Sie zuckte die Achseln.
»Sie haben einen Mann hier innerhalb der Mauern, Bettine... verstehst du, was ich sagen will?«

»Nein, tue ich nicht.«
»Ich konnte nicht vorher kommen; es war immer noch dein Augenblick – diese letzten Tage. Niemand von uns konnte sich einmischen. Es wäre nicht richtig gewesen. Aber ich verschiebe die Linie etwas – nur ein wenig. Das mache ich immer. Verstehst du mich jetzt, Bettine?«

»Werde ich sterben?«
»Er ist unterwegs. Er gehört zu den Revolutionären – nicht zu den Loyalisten. Die Revolution braucht einen Märtyrer. Und sie haben Angst, du könntest hinauskommen. Sie können nicht zulassen, daß ihnen irgendein Mob die eigene Bewegung aus den Händen nimmt. Du wirst sterben, ja. Und sie werden behaupten, die Soldaten hätten dich getötet, um eine Rettung zu verhindern. Wie es auch ausgeht, sie gewinnen.«

Sie blickte zur Tür und biß sich auf die Lippen. Sie hörte, wie eine Tür aufging und Schritte heraufkamen. Ein kurzes Handgemenge.

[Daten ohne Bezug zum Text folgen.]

### src/rtl/fscale_pow2.sv
// fscale_pow2: multi-lane pipelined ldexp unit computing x * 2^k per lane,
// with a shared signed k, subnormal normalisation, and overflow/underflow
// saturation flags. The two register stages use valid/ready handshaking.
module fscale_pow2 #(
    parameter int I_EXP   = 8,
    parameter int I_MNT   = 7,
    parameter int I_DATA  = I_EXP + I_MNT + 1,
    parameter int LANES   = 4,
    parameter int SHIFT_W = 6
) (
    input  logic                    clk,
    input  logic                    rst_n,
    input  logic                    in_valid,
    output logic                    in_ready,
    input  logic [LANES*I_DATA-1:0] in_data,
    input  logic [SHIFT_W-1:0]      in_shift,
    output logic                    out_valid,
    input  logic                    out_ready,
    output logic [LANES*I_DATA-1:0] out_data,
    output logic [LANES-1:0]        out_ovf,
    output logic [LANES-1:0]        out_unf
);

    // The effective exponent is signed and two bits wider than the stored
    // exponent, so it can hold both exp+k overflow and deep subnormal values.
    localparam int EW = I_EXP + 2;
    localparam logic [I_EXP-1:0]     EXP_ONES = '1;
    localparam logic signed [EW-1:0] EMAX     = EW'((2 ** I_EXP) - 1);
    localparam logic signed [EW-1:0] EONE     = EW'(1);
    localparam logic [EW-1:0]        SA_FLUSH = EW'(I_MNT + 1);

    logic s1_valid, s2_valid;
    logic s1_adv, s2_adv;

    // S1 combinational results
    logic [EW-1:0]    kext;
    logic [LANES-1:0] c_sign, c_pass;
    logic [I_EXP-1:0] c_exp [LANES];
    logic [I_MNT-1:0] c_mnt [LANES];
    logic [I_MNT-1:0] c_mn  [LANES];
    logic [EW-1:0]    c_sh  [LANES];
    logic [EW-1:0]    c_e   [LANES];

    // S1 registers
    logic [LANES-1:0] s1_sign, s1_pass;
    logic [I_EXP-1:0] s1_exp [LANES];
    logic [I_MNT-1:0] s1_mnt [LANES];
    logic [I_MNT-1:0] s1_mn  [LANES];
    logic [EW-1:0]    s1_e   [LANES];

    // S2 combinational results
    logic signed [EW-1:0] r_e    [LANES];
    logic [EW-1:0]        r_sa   [LANES];
    logic [I_MNT:0]       r_wide [LANES];
    logic [LANES*I_DATA-1:0] r_data;
    logic [LANES-1:0]        r_ovf, r_unf;

    // A stage may load when it is empty or its contents move on this cycle.
    always_comb begin
        s2_adv   = !s2_valid || out_ready;
        s1_adv   = !s1_valid || s2_adv;
        in_ready = s1_adv;
    end

    // Unpack and classify each lane, normalise subnormals, form exponent E.
    always_comb begin
        kext = {{(EW-SHIFT_W){in_shift[SHIFT_W-1]}}, in_shift};
        for (int i = 0; i < LANES; i++) begin
            c_sign[i] = in_data[i*I_DATA + I_DATA - 1];
            c_exp[i]  = in_data[i*I_DATA + I_MNT +: I_EXP];
            c_mnt[i]  = in_data[i*I_DATA +: I_MNT];
            c_pass[i] = (c_exp[i] == EXP_ONES) ||
                        (c_exp[i] == '0 && c_mnt[i] == '0);
            // Distance the highest set mantissa bit must move to reach the
            // hidden-bit position; the last (highest) set bit wins.
            c_sh[i] = '0;
            for (int b = 0; b < I_MNT; b++) begin
                if (c_mnt[i][b]) c_sh[i] = EW'(I_MNT - b);
            end
            if (c_exp[i] != '0) begin
                c_e[i]  = {2'b00, c_exp[i]} + kext;
                c_mn[i] = c_mnt[i];
            end else begin
                c_e[i]  = EW'(1) - c_sh[i] + kext;
                c_mn[i] = c_mnt[i] << c_sh[i];
            end
        end
    end

    // S1 register: captures a beat whenever it is accepted.
    always_ff @(posedge clk) begin
        if (!rst_n) begin
            s1_valid <= 1'b0;
        end else if (s1_adv) begin
            s1_valid <= in_valid;
            if (in_valid) begin
                s1_sign <= c_sign;
                s1_pass <= c_pass;
                for (int i = 0; i < LANES; i++) begin
                    s1_exp[i] <= c_exp[i];
                    s1_mnt[i] <= c_mnt[i];
                    s1_mn[i]  <= c_mn[i];
                    s1_e[i]   <= c_e[i];
                end
            end
        end
    end

    // Build the final encoding: pass-through, saturate, normal or denormalise.
    always_comb begin
        r_data = '0;
        r_ovf  = '0;
        r_unf  = '0;
        for (int i = 0; i < LANES; i++) begin
            r_e[i]    = s1_e[i];
            r_sa[i]   = EONE - r_e[i];
            r_wide[i] = {1'b1, s1_mn[i]} >> r_sa[i];
            if (s1_pass[i]) begin
                r_data[i*I_DATA +: I_DATA] = {s1_sign[i], s1_exp[i], s1_mnt[i]};
            end else if (r_e[i] >= EMAX) begin
                r_data[i*I_DATA +: I_DATA] = {s1_sign[i], EXP_ONES, {I_MNT{1'b0}}};
                r_ovf[i] = 1'b1;
            end else if (r_e[i] >= EONE) begin
                r_data[i*I_DATA +: I_DATA] = {s1_sign[i], s1_e[i][I_EXP-1:0], s1_mn[i]};
            end else begin
                if (r_sa[i] >= SA_FLUSH) r_wide[i] = '0;
                r_data[i*I_DATA +: I_DATA] = {s1_sign[i], {I_EXP{1'b0}}, r_wide[i][I_MNT-1:0]};
                r_unf[i] = (r_wide[i][I_MNT-1:0] == '0);
            end
        end
    end

    // S2 register drives the outputs; bubbles load zeroed data and flags.
    always_ff @(posedge clk) begin
        if (!rst_n) begin
            s2_valid <= 1'b0;
            out_data <= '0;
            out_ovf  <= '0;
            out_unf  <= '0;
        end else if (s2_adv) begin
            s2_valid <= s1_valid;
            out_data <= s1_valid ? r_data : '0;
            out_ovf  <= s1_valid ? r_ovf  : '0;
            out_unf  <= s1_valid ? r_unf  : '0;
        end
    end

    assign out_valid = s2_valid;

endmodule

### config.mk
export PLATFORM = sky130hd
export DESIGN_NAME = fscale_pow2
export DESIGN_NICKNAME = d
export VERILOG_FILES = /design/src/rtl/fscale_pow2.sv
export SDC_FILE = /design/constraint.sdc
export NUM_CORES = 1
export LEC_CHECK = 0
export ABC_AREA = 1
export CAP_MARGIN = 20
export CORE_MARGIN = 8
export CORE_UTILIZATION = 50
export CTS_BUF_LIST = sky130_fd_sc_hd__clkbuf_4
export CTS_CLUSTER_SIZE = 16
export DETAILED_ROUTE_END_ITERATION = 8
export GPL_TIMING_DRIVEN = 0
export HOLD_SLACK_MARGIN = 0.1
export PLACE_DENSITY = 0.69
export SKIP_LAST_GASP = 1
export SYNTH_ARGS = -nofsm -noshare
export SYNTH_HDL_FRONTEND = slang
export SYNTH_SLANG_ARGS = --single-unit
### constraint.sdc
create_clock -name clk -period 5.6 [get_ports clk]
set_input_delay 1.12 -clock clk [delete_from_list [all_inputs] [get_ports clk]]
set_output_delay 1.12 -clock clk [all_outputs]
set_load 0.02 [all_outputs]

»Ich bin hier«, sagte Marc.
»Mußt du nicht wieder weggehen? Ist das nicht...

etwas, was ich selbst tun muß?«
»Nur wenn du willst.«

Die innere Tür ging auf. Ein Mann mit wildem Blick stand dort. Er hatte eine Pistole und feuerte mitten in ihr Gesicht. Es tat weh. Es schien zu rasch zu kommen, zur falschen Zeit; sie war nicht bereit, hatte noch nicht alles gesagt, was sie sagen wollte.

»Es gibt noch vieles, was ich tun wollte«, beschwerte sie sich.

»Das gibt es immer.«

Sie hatte nicht gewußt, daß Marc noch da war; dieser Ort war unbestimmt und seltsam.

»Ist es vorbei? Marc, ich war noch nicht fertig. Ich hatte gerade erst angefangen, mir über die Dinge klarzuwerden.«

Er lachte und streckte die Hand aus. »Dann bist du den meisten voraus.«

Er war für sie klar und deutlich zu sehen; es war die Welt, die verschwommen war. Sie blickte sich um. Stimmen waren zu hören, das geschäftige Murmeln angehäufter Zeitalter, eine Zeit von solchem Gewicht, daß die Welt es kaum tragen konnte.

»Ich hätte es besser machen können.«

Die Hand blieb ausgestreckt, als sei die Geste von Bedeutung. Sie streckte die eigene aus, und seine war warm.

»Bis die Sonne stirbt«, sagte er. »Was dann?« Es war die erste Frage. Er sagte es ihr.